O que há num nome? Um Andorinha apenas fez voltar a aurora da minha vida, a minha infância querida, que os anos não trazem mais... Éramos inseparáveis em tudo - vizinhos de quintal, fizemos o primário na mesma sala. Adeptos da escola peripatética, aproveitávamos a caminhada de volta para longas discussões literárias.
Seu pai sempre nos esperava à  saída do Instituto de Educação. Ele ia atrás de nós, carregando as nossas pastas e dando uns grunhidos para chamar o filho, quando ele se desgarrava. Muitas vezes a literatura era deixada de lado, para que pudéssemos chutar uma tampinha, comprar um picolé, ou outra ocupação igualmente importante.  Uma de nossas febres literárias foi o gibi do Flecha Ligeira. Nesta época cada familiar ou amigo ganhou um nome de pele vermelha e o pai de Isidoro, com o seu andar pesado e bamboleante, só poderia ser Urso Velho.
Éramos garotos normais, de jogar bola, soltar papagaio e brincar de bolinha de gude. Era a paixão pela leitura que nos fazia inseparáveis. Líamos de tudo, inclusive as revistas de foto-novela da empregada, que eu surrupiava do esconderijo embaixo do colchão.
Numa daquelas caminhadas de volta da escola, Andorinha, que ainda era Isidoro, veio com a descoberta definitiva:
 - É muito fácil saber quem vai ficar com quem numa foto-novela. Esqueça a história. É só olhar para as fotos em close dos dois personagens. Se eles estiverem de perfil, um olhando direto para o outro, com aquele olhar de peixe morto, no final acabam juntos. Mas se um estiver de frente e o outro de perfil, então nada feito.
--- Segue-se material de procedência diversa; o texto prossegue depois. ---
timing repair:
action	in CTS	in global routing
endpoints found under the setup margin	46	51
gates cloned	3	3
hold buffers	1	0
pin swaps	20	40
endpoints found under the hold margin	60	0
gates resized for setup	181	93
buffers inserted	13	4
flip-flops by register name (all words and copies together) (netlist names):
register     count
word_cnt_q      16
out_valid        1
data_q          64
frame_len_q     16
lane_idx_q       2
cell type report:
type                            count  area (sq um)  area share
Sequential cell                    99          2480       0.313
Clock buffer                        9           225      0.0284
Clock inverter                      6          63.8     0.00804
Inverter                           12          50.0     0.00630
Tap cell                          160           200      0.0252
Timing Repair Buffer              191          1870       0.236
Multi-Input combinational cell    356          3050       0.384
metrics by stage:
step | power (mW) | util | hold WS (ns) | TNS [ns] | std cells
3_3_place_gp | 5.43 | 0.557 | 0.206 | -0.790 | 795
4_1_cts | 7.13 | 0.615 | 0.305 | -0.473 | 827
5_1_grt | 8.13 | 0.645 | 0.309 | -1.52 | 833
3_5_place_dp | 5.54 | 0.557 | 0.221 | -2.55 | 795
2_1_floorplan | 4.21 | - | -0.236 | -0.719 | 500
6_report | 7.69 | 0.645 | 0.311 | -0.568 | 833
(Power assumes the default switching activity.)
## src/rtl/fwd_hazard_unit.sv

```systemverilog
// Forwarding-select and stall generator for a 5-stage pipeline (D/E/M/W tags).
// Define FWD_HAZARD_FORWARD_EN to build the bypass network; otherwise dependencies stall until writeback.

`ifndef IROP
`define IROP  6'b000000
`endif
`ifndef IADDI
`define IADDI 6'b001000
`endif
`ifndef IANDI
`define IANDI 6'b001100
`endif
`ifndef IORI
`define IORI  6'b001101
`endif
`ifndef ILW
`define ILW   6'b100011
`endif
`ifndef ISW
`define ISW   6'b101011
`endif

// Resolves one source operand against the in-flight destination tags.
module fwd_hazard_src (
  input  logic       used,
  input  logic [4:0] src,
  input  logic [4:0] e_dst,
  input  logic       e_load,
  input  logic [4:0] m_dst,
  input  logic [4:0] w_dst,
  output logic [1:0] sel,
  output logic       hazard
);
  logic live;
  logic hit_e, hit_m, hit_w, load_use;

  assign live     = used && (src != 5'd0);
  assign hit_e    = live && (src == e_dst);
  assign hit_m    = live && (src == m_dst);
  assign hit_w    = live && (src == w_dst);
  assign load_use = hit_e && e_load;

  always_comb begin
    sel    = 2'b00;
    hazard = 1'b0;
`ifdef FWD_HAZARD_FORWARD_EN
    // A load in E has no data yet; anything else is bypassed, youngest first.
    hazard = load_use;
    if (hit_e && !e_load) sel = 2'b01;
    else if (hit_m)       sel = 2'b10;
    else if (hit_w)       sel = 2'b11;
`else
    hazard = load_use || hit_e || hit_m || hit_w;
`endif
  end
endmodule

module fwd_hazard_unit (
  input  logic       clk,
  input  logic       rst_n,
  input  logic [5:0] D_op,
  input  logic [4:0] D_rs,
  input  logic [4:0] D_rt,
  input  logic [4:0] d_dstE,
  output logic [1:0] fwdA,
  output logic [1:0] fwdB,
  output logic       stall,
  output logic       E_bubble
);
  localparam int NUM_SRC = 2;  // lane 0 = rs, lane 1 = rt

  logic [4:0] E_dst, M_dst, W_dst;
  logic       E_load, M_load;

  logic [NUM_SRC-1:0]      used, hazard;
  logic [NUM_SRC-1:0][4:0] src;
  logic [NUM_SRC-1:0][1:0] sel;
  logic                    unused_m_load;

  always_comb begin
    used = '0;
    case (D_op)
      `IROP, `ISW:                  used = 2'b11;
      `IADDI, `IANDI, `IORI, `ILW:  used = 2'b01;
      default:                      used = 2'b00;
    endcase
  end

  assign src = {D_rt, D_rs};

  generate
    for (genvar i = 0; i < NUM_SRC; i++) begin : g_src
      fwd_hazard_src u_src (
        .used   (used[i]),
        .src    (src[i]),
        .e_dst  (E_dst),
        .e_load (E_load),
        .m_dst  (M_dst),
        .w_dst  (W_dst),
        .sel    (sel[i]),
        .hazard (hazard[i])
      );
    end
  endgenerate

  assign stall    = |hazard;
  assign E_bubble = stall;
  assign fwdA     = stall ? 2'b00 : sel[0];
  assign fwdB     = stall ? 2'b00 : sel[1];

  // M_load travels with the M tag for downstream visibility only.
  assign unused_m_load = M_load;

  always_ff @(posedge clk or negedge rst_n) begin
    if (!rst_n) begin
      E_dst  <= 5'd0;
      E_load <= 1'b0;
      M_dst  <= 5'd0;
      M_load <= 1'b0;
      W_dst  <= 5'd0;
    end else begin
      if (stall) begin
        E_dst  <= 5'd0;
        E_load <= 1'b0;
      end else begin
        E_dst  <= d_dstE;
        E_load <= (D_op == `ILW);
      end
      M_dst  <= E_dst;
      M_load <= E_load;
      W_dst  <= M_dst;
    end
  end
endmodule

```

## config.mk

```make
export PLATFORM = sky130hd
export DESIGN_NAME = fwd_hazard_unit
export DESIGN_NICKNAME = d
export VERILOG_FILES = /design/src/rtl/fwd_hazard_unit.sv
export SDC_FILE = /design/constraint.sdc
export NUM_CORES = 1
export LEC_CHECK = 0
export CAP_MARGIN = 20
export CORE_MARGIN = 2
export CORE_UTILIZATION = 48
export DETAILED_ROUTE_END_ITERATION = 10
export MAX_ROUTING_LAYER = met4
export PLACE_DENSITY = 0.82
export RECOVER_POWER = 50
export SYNTH_ARGS = -nofsm -noshare
export SYNTH_HDL_FRONTEND = slang
export SYNTH_SLANG_ARGS = --single-unit
export TNS_END_PERCENT = 100
```

## constraint.sdc

```tcl
create_clock -name clk -period 3.3 [get_ports clk]
set_input_delay 0.66 -clock clk [delete_from_list [all_inputs] [get_ports clk]]
set_output_delay 0.66 -clock clk [all_outputs]
set_load 0.05 [all_outputs]
```

==> flow_summary.ini <==
[detailed_routing]
drt-pass1-iter-count = 4
dr_total_vias = 686
viasPerCell = 4.971
route.detailed.drc = 0
initialDrtViolationCount = 1
postRouteAntennaNets = 0
totalWireLength_mm = 1.833
drt-wirelength-per-cell_um = 13.28

[cts]
post_cts_hold_buffer_count = 0
cts.reportedPaths.clkPinSlew_ps = 80
cts-root-buf = sky130_fd_sc_hd__clkbuf_4
cts_tree = done
post_cts_resized = 0
clock_latency_ps = 290
h-tree-depth = 1
cts_buffers = 3
cts_sinks = 15
cts-root-to-sink-buffers = 2
post-cts-setup-buffers = 0

[place]
dp_hpwl_mm = 1.500
routabilityCongestion = 0.9240
pre_cts_slack_ps = 96.26
port_buffers = 24

[synth]
ys_types = 20
synth_warnings = 0
asyncSetResetFlopFracSynth_pct = 100.0
post_synth_instance_area_um2 = 912.1
post_synth.cell_area_avg_um2 = 10.99
ys_dominant_reg_cell = sky130_fd_sc_hd__dfrtp_1
synth_seq_area_share_pct = 41.15
synthCells = 83
synth_enable_flop_cells = 0
postSynthRegisterBits = 15

[die]
initial_utilization_pct = 51.70
design.core.area_mm2 = 0.001764
io_pins = 29
placement_rows = 15
dieWidth_um = 47.59
die_area_mm2 = 0.002265
floorplan.die.height_um = 47.59

[critical_path]
reg2reg_from = M_dst[2]
crit_path_start_kind = input pin
critical_path_capture_point_type = output pin
crit_end = stall
cp-startpoint = D_rs[0]
crit_type = in2out
required_ps = 2640
largest_fanout_on_the_critical_path = 6
crit_arrival_ps = 2540
r2r_end = E_dst[2]
r2r_slack_ps = 1690
rr_worst_depth = 6

[outcome]
status = completed

[global_route]
number_of_global_route_vias_before_repair = 699
overflow = 0
globalRouteTotalUtil_pct = 19.13
grt_antenna_before_repair = 0
grt_pass1_wl_mm = 2.794
grt_max_degree = 16

[job]
max_cap_viol_count = 0

[cells_and_area]
drive_gt1_share_pct = 14.16
nets_final = 137
nFillCells = 142
syn_to_final_growth_pct = 35.80
layout.cells.most_common = sky130_fd_sc_hd__clkdlybuf4s50_1
antenna-diode-count = 0
commonest_cells_after_routing_fill_and_taps_aside = sky130_fd_sc_hd__clkdlybuf4s50_1 (21), sky130_fd_sc_hd__xor2_1 (18), sky130_fd_sc_hd__dfrtp_1 (15)

[power_and_ir_drop]
netSwitchingFraction_pct = 28.72
vdd.ir_drop.worst_mv = 0.2430
p_per_area_mw_per_mm2 = 338.4
power.combinational.fraction_pct = 26.2
power_frac_seq_pct = 49.5
p_leak_uw = 0.0004824
total_switching_power_uw = 120.4
power_frac_clock_pct = 24.3
intPower_uw = 298.8

[sta]
layout_worst_path_cycle_share_pct = 96.92
final_clock_skew_ps = 5.389
worst_slack_ps = 101.6
report.final.slew_viol_count = 0
fmaxAchievable_mhz = 312.7
timing_worst_slew_pin_value_ps = 645.4
finalHoldViolations = 0
grt_setup_unrepaired = false
setup-violations-final = 0
final.min_clock_period_ps = 3198
timing.max_slew.rel_slack_pct = 56.83
setup-tns-final_ps = 0

[min_path]
class_of_the_worst_hold_path = reg2reg
[how the worst min path moves through the flow]
stage | from | to | slack, ps | cells past startpoint
2_1_floorplan | rst_n | E_dst[0] | 360 | 0
3_3_place_gp | M_dst[1] | W_dst[1] | 420 | 0
3_5_place_dp | M_dst[1] | W_dst[1] | 420 | 0
4_1_cts | M_dst[1] | W_dst[1] | 440 | 0
5_1_grt | M_dst[1] | W_dst[1] | 450 | 0
6_report | M_dst[1] | W_dst[1] | 440 | 0
[cell type report]
type	count	area [um2]	area share, %
clock buffer	4	26.28	2.121
multi-input combinational	66	515.5	41.62
sequential	15	375.4	30.30
tap	25	31.28	2.525
timing repair buffer	28	290.3	23.43
[power by group through the flow]
stage          Combinational [uW]  Clock (uW)  Sequential, uW
4_1_cts                       110         103             208
2_1_floorplan                62.7           0             209
3_3_place_gp                  108           0             211
5_1_grt                       120         113             209
6_report                      110         102             207
3_5_place_dp                  109           0             211
[flip-flops by register name, indices dropped and copies added (netlist names)]
register / flops
M_dst: 5
E_dst: 5
W_dst: 5
[per-stage QoR]
step           total power (uW)  instance area [um2]  cells  hold slack [ps]  util, %
3_3_place_gp              319.1                 1207    134            418.0    68.44
3_5_place_dp              320.4                 1207    134            422.6    68.44
4_1_cts                   420.4                 1234    138            442.3    69.93
2_1_floorplan             271.4                923.4     86            364.4        -
6_report                  419.2                 1239    138            442.3    70.21
5_1_grt                   441.9                 1239    138            454.3    70.21
[cell usage after synthesis (all sizes together) (2+ instances only)]
master | n | share of area [%]
buf | 5 | 4.1
nor3 | 8 | 4.9
nor3b | 5 | 4.1
nand3 | 6 | 4.9
or4 | 2 | 1.6
dfrtp | 15 | 41
xor2 | 18 | 17
xnor2 | 12 | 12
nor2 | 3 | 1.2
[cells by family (layout without fill, tap and decap cells)]
logic type	Yosys count	in the layout	share of synthesized area [%]
buffers and inverters	5	32	4.116
xor gates and xnor gates	30	30	28.81
muxes	1	1	1.097
AOI/OAI and AO/OA	4	4	5.760
and+or+nand+nor	27	27	18.66
DFF	15	15	41.15
other	1	4	0.4111
[worst max-delay path: stages]
cell	delay, ps
sky130_fd_sc_hd__clkdlybuf4s50_1	520
sky130_fd_sc_hd__or4_1	550
sky130_fd_sc_hd__nor2_1	110
sky130_fd_sc_hd__a2111o_1	160
sky130_fd_sc_hd__a31oi_4	60
sky130_fd_sc_hd__or2_1	310
sky130_fd_sc_hd__buf_12	180
[per-layer routing]
layer | up-vias | global-route usage (%) | part of all wire [%]
li1 | 335 | - | -
met1 | 306 | 20.05 | 39
met2 | 36 | 32.70 | 47
met3 | 9 | 2.642 | 9.0
met4 | 0 | 13.51 | 4.2
met5 | - | - | 0
(Power assumes the default switching activity.)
Fui conferir e era verdade. Ora o vilão estava de frente, com um sorriso maquiavélico, enquanto a mocinha, de perfil, fazia uma cara de pastel. Ora era a mocinha que olhava para nós, como se estivesse com dor de barriga, enquanto o vilão ficava de perfil, com cara de tesão recolhido. Os heróis sofriam o tempo todo, mas apareciam mais em close, de frente ou três quartos, sérios que nem criança cagada. Já os vilões eram mais divertidos e se davam bem a maior parte do tempo. Em compensação, tinham menos closes. Este foi o meu primeiro contato com a metalinguagem.
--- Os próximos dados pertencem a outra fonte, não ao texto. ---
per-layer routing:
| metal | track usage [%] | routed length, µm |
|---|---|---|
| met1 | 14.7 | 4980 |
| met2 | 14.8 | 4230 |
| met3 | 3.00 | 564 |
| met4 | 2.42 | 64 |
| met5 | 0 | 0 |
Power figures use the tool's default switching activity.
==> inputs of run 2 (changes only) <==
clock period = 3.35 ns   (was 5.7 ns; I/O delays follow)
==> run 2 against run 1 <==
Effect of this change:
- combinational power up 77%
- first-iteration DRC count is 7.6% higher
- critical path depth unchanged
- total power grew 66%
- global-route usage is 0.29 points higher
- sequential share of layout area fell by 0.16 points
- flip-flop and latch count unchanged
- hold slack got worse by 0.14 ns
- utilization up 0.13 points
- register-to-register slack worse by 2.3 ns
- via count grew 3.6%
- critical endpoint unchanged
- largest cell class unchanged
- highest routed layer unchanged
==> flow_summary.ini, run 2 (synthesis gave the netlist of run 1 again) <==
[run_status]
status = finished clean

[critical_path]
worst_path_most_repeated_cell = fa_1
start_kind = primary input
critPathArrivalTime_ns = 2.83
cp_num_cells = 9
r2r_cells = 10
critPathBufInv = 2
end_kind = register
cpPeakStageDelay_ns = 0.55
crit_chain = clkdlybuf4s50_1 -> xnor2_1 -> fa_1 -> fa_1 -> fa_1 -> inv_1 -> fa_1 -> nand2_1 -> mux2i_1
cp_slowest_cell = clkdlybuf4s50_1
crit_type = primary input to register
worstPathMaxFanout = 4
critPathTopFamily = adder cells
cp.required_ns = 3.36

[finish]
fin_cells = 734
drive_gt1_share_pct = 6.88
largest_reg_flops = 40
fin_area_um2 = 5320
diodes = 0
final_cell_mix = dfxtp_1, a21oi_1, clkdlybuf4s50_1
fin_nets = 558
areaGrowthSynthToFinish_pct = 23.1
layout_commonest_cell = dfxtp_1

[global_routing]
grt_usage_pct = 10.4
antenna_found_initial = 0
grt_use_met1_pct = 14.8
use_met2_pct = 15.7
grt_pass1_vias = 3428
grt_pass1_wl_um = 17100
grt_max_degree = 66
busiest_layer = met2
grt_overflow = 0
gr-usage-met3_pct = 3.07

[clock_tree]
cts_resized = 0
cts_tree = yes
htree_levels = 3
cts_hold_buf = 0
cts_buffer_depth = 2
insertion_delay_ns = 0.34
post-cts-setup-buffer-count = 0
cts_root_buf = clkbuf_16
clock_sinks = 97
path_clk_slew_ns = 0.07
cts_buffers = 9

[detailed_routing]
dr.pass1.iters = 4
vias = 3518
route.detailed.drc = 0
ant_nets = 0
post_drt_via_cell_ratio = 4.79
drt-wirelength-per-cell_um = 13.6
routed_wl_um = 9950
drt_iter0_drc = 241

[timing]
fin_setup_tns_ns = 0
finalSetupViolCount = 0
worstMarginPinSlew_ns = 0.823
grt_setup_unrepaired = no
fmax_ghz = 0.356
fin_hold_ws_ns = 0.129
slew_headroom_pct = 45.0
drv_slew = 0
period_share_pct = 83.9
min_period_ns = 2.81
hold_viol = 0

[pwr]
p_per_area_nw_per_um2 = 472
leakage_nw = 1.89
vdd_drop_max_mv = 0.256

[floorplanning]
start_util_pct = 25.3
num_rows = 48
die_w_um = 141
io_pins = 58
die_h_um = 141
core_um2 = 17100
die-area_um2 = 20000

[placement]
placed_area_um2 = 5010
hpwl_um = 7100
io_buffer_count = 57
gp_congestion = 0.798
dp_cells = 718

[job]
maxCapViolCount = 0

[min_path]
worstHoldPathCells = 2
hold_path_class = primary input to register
File: src/rtl/hazard_controller.sv
// Hazard and pipeline-control unit for the 5-stage RV32 core: operand forwarding,
// load-use and mul/div interlocks, data-memory wait stalls and a stall-cycle counter.
module hazard_controller #(
    parameter int NUM_SRC    = 2,
    parameter int MD_LATENCY = 4,
    parameter int CNT_W      = 32
) (
    input  logic                   clk,
    input  logic                   rst_n,
    input  logic [5*NUM_SRC-1:0]   ID_rs,
    input  logic [NUM_SRC-1:0]     ID_rs_used,
    input  logic [5*NUM_SRC-1:0]   EX_rs,
    input  logic [4:0]             EX_rd,
    input  logic [4:0]             MEM_rd,
    input  logic [4:0]             WB_rd,
    input  logic                   MEM_rf_we,
    input  logic                   WB_rf_we,
    input  logic                   EX_is_load,
    input  logic                   EX_is_md,
    input  logic                   EX_B,
    input  logic                   EX_J,
    input  logic                   alu_out_zero,
    input  logic                   dmem_req,
    input  logic                   dmem_ready,
    output logic [2*NUM_SRC-1:0]   fwd_sel,
    output logic                   IF_ID_stall,
    output logic                   IF_ID_flush,
    output logic                   ID_EX_stall,
    output logic                   ID_EX_flush,
    output logic                   EX_MEM_stall,
    output logic                   EX_MEM_flush,
    output logic                   MEM_WB_stall,
    output logic                   MEM_WB_flush,
    output logic                   md_start,
    output logic                   md_busy,
    output logic [CNT_W-1:0]       stall_cnt
);

    localparam int MD_CW = (MD_LATENCY > 1) ? $clog2(MD_LATENCY) : 1;
    localparam logic [MD_CW-1:0] MD_LOAD = MD_CW'(MD_LATENCY - 1);

    typedef enum logic [1:0] {
        ST_IDLE = 2'd0,
        ST_BUSY = 2'd1,
        ST_DONE = 2'd2
    } md_state_t;

    md_state_t              state_r, state_nxt_s;
    logic [MD_CW-1:0]       cnt_r, cnt_nxt_s;
    logic [CNT_W-1:0]       stall_cnt_r;
    logic [2*NUM_SRC-1:0]   fwd_sel_s;
    logic                   mem_stall_s, take_branch_s, md_stall_s, load_use_s, md_start_s;
    logic                   if_id_stall_s, if_id_flush_s, id_ex_stall_s, id_ex_flush_s;
    logic                   ex_mem_stall_s, ex_mem_flush_s, mem_wb_flush_s;

    assign mem_stall_s   = dmem_req & ~dmem_ready;
    assign take_branch_s = (EX_B & alu_out_zero) | EX_J;
    assign md_stall_s    = ((state_r == ST_IDLE) & EX_is_md) | (state_r == ST_BUSY);

    // Per-operand forwarding source; MEM is the younger producer and wins over WB
    always_comb begin
        fwd_sel_s = '0;
        for (int i = 0; i < NUM_SRC; i++) begin
            if (MEM_rf_we && (MEM_rd == EX_rs[5*i +: 5]) && (EX_rs[5*i +: 5] != 5'd0)) begin
                fwd_sel_s[2*i +: 2] = 2'b01;
            end else if (WB_rf_we && (WB_rd == EX_rs[5*i +: 5]) && (EX_rs[5*i +: 5] != 5'd0)) begin
                fwd_sel_s[2*i +: 2] = 2'b10;
            end else begin
                fwd_sel_s[2*i +: 2] = 2'b00;
            end
        end
    end

    // Load-use detection against every operand the ID instruction actually reads
    always_comb begin
        load_use_s = 1'b0;
        for (int i = 0; i < NUM_SRC; i++) begin
            if (EX_is_load && (EX_rd != 5'd0) && ID_rs_used[i] && (ID_rs[5*i +: 5] == EX_rd)) begin
                load_use_s = 1'b1;
            end else begin
                load_use_s = load_use_s;
            end
        end
    end

    // Mul/div sequencing: start cycle plus MD_LATENCY-1 busy cycles, then a release cycle
    always_comb begin
        state_nxt_s = state_r;
        cnt_nxt_s   = cnt_r;
        md_start_s  = 1'b0;
        case (state_r)
            ST_IDLE: begin
                if (EX_is_md && !take_branch_s) begin
                    md_start_s  = 1'b1;
                    cnt_nxt_s   = MD_LOAD;
                    state_nxt_s = (MD_LOAD == {MD_CW{1'b0}}) ? ST_DONE : ST_BUSY;
                end else begin
                    state_nxt_s = ST_IDLE;
                end
            end
            ST_BUSY: begin
                if (cnt_r > MD_CW'(1)) begin
                    cnt_nxt_s = cnt_r - MD_CW'(1);
                end else begin
                    cnt_nxt_s   = {MD_CW{1'b0}};
                    state_nxt_s = ST_DONE;
                end
            end
            ST_DONE: begin
                // The finished instruction only leaves EX on an edge without a memory wait
                if (!mem_stall_s) begin
                    state_nxt_s = ST_IDLE;
                end else begin
                    state_nxt_s = ST_DONE;
                end
            end
            default: begin
                state_nxt_s = ST_IDLE;
                cnt_nxt_s   = {MD_CW{1'b0}};
            end
        endcase
    end

    // Prioritised pipeline control; only the highest-priority hazard acts
    always_comb begin
        if_id_stall_s  = 1'b0;
        if_id_flush_s  = 1'b0;
        id_ex_stall_s  = 1'b0;
        id_ex_flush_s  = 1'b0;
        ex_mem_stall_s = 1'b0;
        ex_mem_flush_s = 1'b0;
        mem_wb_flush_s = 1'b0;
        if (mem_stall_s) begin
            if_id_stall_s  = 1'b1;
            id_ex_stall_s  = 1'b1;
            ex_mem_stall_s = 1'b1;
            mem_wb_flush_s = 1'b1;
        end else if (md_stall_s) begin
            if_id_stall_s  = 1'b1;
            id_ex_stall_s  = 1'b1;
            ex_mem_flush_s = 1'b1;
        end else if (take_branch_s) begin
            if_id_flush_s  = 1'b1;
            id_ex_flush_s  = 1'b1;
        end else if (load_use_s) begin
            if_id_stall_s  = 1'b1;
            id_ex_flush_s  = 1'b1;
        end else begin
            if_id_stall_s  = 1'b0;
        end
    end

    // Mul/div state and counter registers
    always_ff @(posedge clk or negedge rst_n) begin
        if (!rst_n) begin
            state_r <= ST_IDLE;
            cnt_r   <= {MD_CW{1'b0}};
        end else begin
            state_r <= state_nxt_s;
            cnt_r   <= cnt_nxt_s;
        end
    end

    // Saturating count of front-end stall cycles
    always_ff @(posedge clk or negedge rst_n) begin
        if (!rst_n) begin
            stall_cnt_r <= {CNT_W{1'b0}};
        end else if (if_id_stall_s && (stall_cnt_r != {CNT_W{1'b1}})) begin
            stall_cnt_r <= stall_cnt_r + CNT_W'(1);
        end else begin
            stall_cnt_r <= stall_cnt_r;
        end
    end

    assign fwd_sel      = fwd_sel_s;
    assign IF_ID_stall  = if_id_stall_s;
    assign IF_ID_flush  = if_id_flush_s;
    assign ID_EX_stall  = id_ex_stall_s;
    assign ID_EX_flush  = id_ex_flush_s;
    assign EX_MEM_stall = ex_mem_stall_s;
    assign EX_MEM_flush = ex_mem_flush_s;
    assign MEM_WB_stall = 1'b0;
    assign MEM_WB_flush = mem_wb_flush_s;
    assign md_start     = md_start_s;
    assign md_busy      = (state_r != ST_IDLE);
    assign stall_cnt    = stall_cnt_r;

endmodule
[src/rtl/serial_add_ctrl_if.sv]
// Requester-side handshake and operand/result bundle for the bit-serial adder.
interface serial_add_ctrl_if #(
  parameter int WIDTH = 8
);
  logic             start;
  logic [WIDTH-1:0] A;
  logic [WIDTH-1:0] B;
  logic             Cin;
  logic             busy;
  logic             done;
  logic [WIDTH-1:0] Sum;
  logic             Cout;

  modport master (
    output start, A, B, Cin,
    input  busy, done, Sum, Cout
  );

  modport slave (
    input  start, A, B, Cin,
    output busy, done, Sum, Cout
  );
endinterface

[src/rtl/serial_add_ctrl.sv]
// Bit-serial adder sequencer: one 1-bit full-adder cell reused over WIDTH
// cycles, LSB first, behind a start/done handshake.
//
//   state  | meaning
//   IDLE   | waiting for start
//   RUN    | one operand bit pair added per edge
//   DONE   | result valid, done pulses; start here chains straight into RUN
module serial_add_ctrl #(
  parameter int WIDTH = 8
) (
  input  logic              clk,
  input  logic              rst,
  serial_add_ctrl_if.slave  bus
);
  localparam int CW = $clog2(WIDTH + 1);
  localparam logic [CW-1:0] LAST = CW'(WIDTH - 1);

  typedef enum logic [1:0] {
    S_IDLE = 2'd0,
    S_RUN  = 2'd1,
    S_DONE = 2'd2
  } state_e;

  state_e           state_q;
  logic [CW-1:0]    cnt_q;
  logic [WIDTH-1:0] a_sh_q, b_sh_q, sum_sh_q;
  logic             carry_q;
  logic             busy_q, done_q, cout_q;
  logic [WIDTH-1:0] sum_q;

  logic             fa_sum, fa_cout;
  logic [WIDTH-1:0] a_sh_d, b_sh_d, sum_sh_d;

  // The shared 1-bit full-adder cell, fed from the operand LSBs and carry.
  always_comb begin
    fa_sum  = a_sh_q[0] ^ b_sh_q[0] ^ carry_q;
    fa_cout = (a_sh_q[0] & b_sh_q[0]) | (carry_q & (a_sh_q[0] ^ b_sh_q[0]));
  end

  // Shift-and-OR form keeps WIDTH=1 legal (no zero-width slices).
  always_comb begin
    a_sh_d   = a_sh_q >> 1;
    b_sh_d   = b_sh_q >> 1;
    sum_sh_d = (sum_sh_q >> 1) | (WIDTH'(fa_sum) << (WIDTH - 1));
  end

  always_ff @(posedge clk) begin
    if (rst) begin
      state_q  <= S_IDLE;
      cnt_q    <= '0;
      a_sh_q   <= '0;
      b_sh_q   <= '0;
      sum_sh_q <= '0;
      carry_q  <= 1'b0;
      busy_q   <= 1'b0;
      done_q   <= 1'b0;
      sum_q    <= '0;
      cout_q   <= 1'b0;
    end else begin
      case (state_q)
        S_IDLE, S_DONE: begin
          done_q <= 1'b0;
          if (bus.start) begin
            state_q <= S_RUN;
            busy_q  <= 1'b1;
            a_sh_q  <= bus.A;
            b_sh_q  <= bus.B;
            carry_q <= bus.Cin;
            cnt_q   <= '0;
          end else begin
            state_q <= S_IDLE;
          end
        end
        S_RUN: begin
          a_sh_q   <= a_sh_d;
          b_sh_q   <= b_sh_d;
          sum_sh_q <= sum_sh_d;
          carry_q  <= fa_cout;
          if (cnt_q == LAST) begin
            state_q <= S_DONE;
            busy_q  <= 1'b0;
            done_q  <= 1'b1;
            sum_q   <= sum_sh_d;
            cout_q  <= fa_cout;
          end else begin
            cnt_q <= cnt_q + 1'b1;
          end
        end
        default: begin
          state_q <= S_IDLE;
          busy_q  <= 1'b0;
          done_q  <= 1'b0;
        end
      endcase
    end
  end

  assign bus.busy = busy_q;
  assign bus.done = done_q;
  assign bus.Sum  = sum_q;
  assign bus.Cout = cout_q;
endmodule
**config.mk**
```make
export PLATFORM = sky130hd
export DESIGN_NAME = fft_stage_sequencer
export DESIGN_NICKNAME = d
export VERILOG_FILES = /design/src/rtl/fft_stage_sequencer.sv
export SDC_FILE = /design/constraint.sdc
export NUM_CORES = 1
export LEC_CHECK = 0
export BUFFER_PORTS_ARGS = -buffer_cell sky130_fd_sc_hd__buf_4
export CAP_MARGIN = 20
export CORE_MARGIN = 5
export CORE_UTILIZATION = 45
export CTS_CLUSTER_DIAMETER = 50
export DETAILED_ROUTE_END_ITERATION = 6
export PLACE_DENSITY = 0.68
export SETUP_SLACK_MARGIN = 0.4
export SYNTH_ARGS = -nofsm -noshare
export SYNTH_HDL_FRONTEND = slang
export SYNTH_SLANG_ARGS = --single-unit
```
**constraint.sdc**
```tcl
create_clock -name clk -period 3.75 [get_ports clk]
set_input_delay 0.5625 -clock clk [delete_from_list [all_inputs] [get_ports clk]]
set_output_delay 0.5625 -clock clk [all_outputs]
set_load 0.01 [all_outputs]
```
Mais tarde a paixão pela leitura virou paixão pela escrita. Eu publicava no mural da sala, no jornalzinho do grêmio, onde desse, aqueles textos impublicáveis, que até hoje me perseguem. Andorinha, que não era mais Isidoro, ia engavetando as suas obras. No máximo, as mostrava para mim. Eu era o escritor e ele o engavetador.
A vida nos separou, por um motivo qualquer, o tempo passou e Andorinha, que voltou a ser Isidoro,  não é mais aquele galã. O bigode já se foi há muito tempo. Quando foi buscar o meu processo no armário, reconheci nele os passos do Urso Velho. O talento literário, se não se perdeu, só se exercita nos despachos que profere.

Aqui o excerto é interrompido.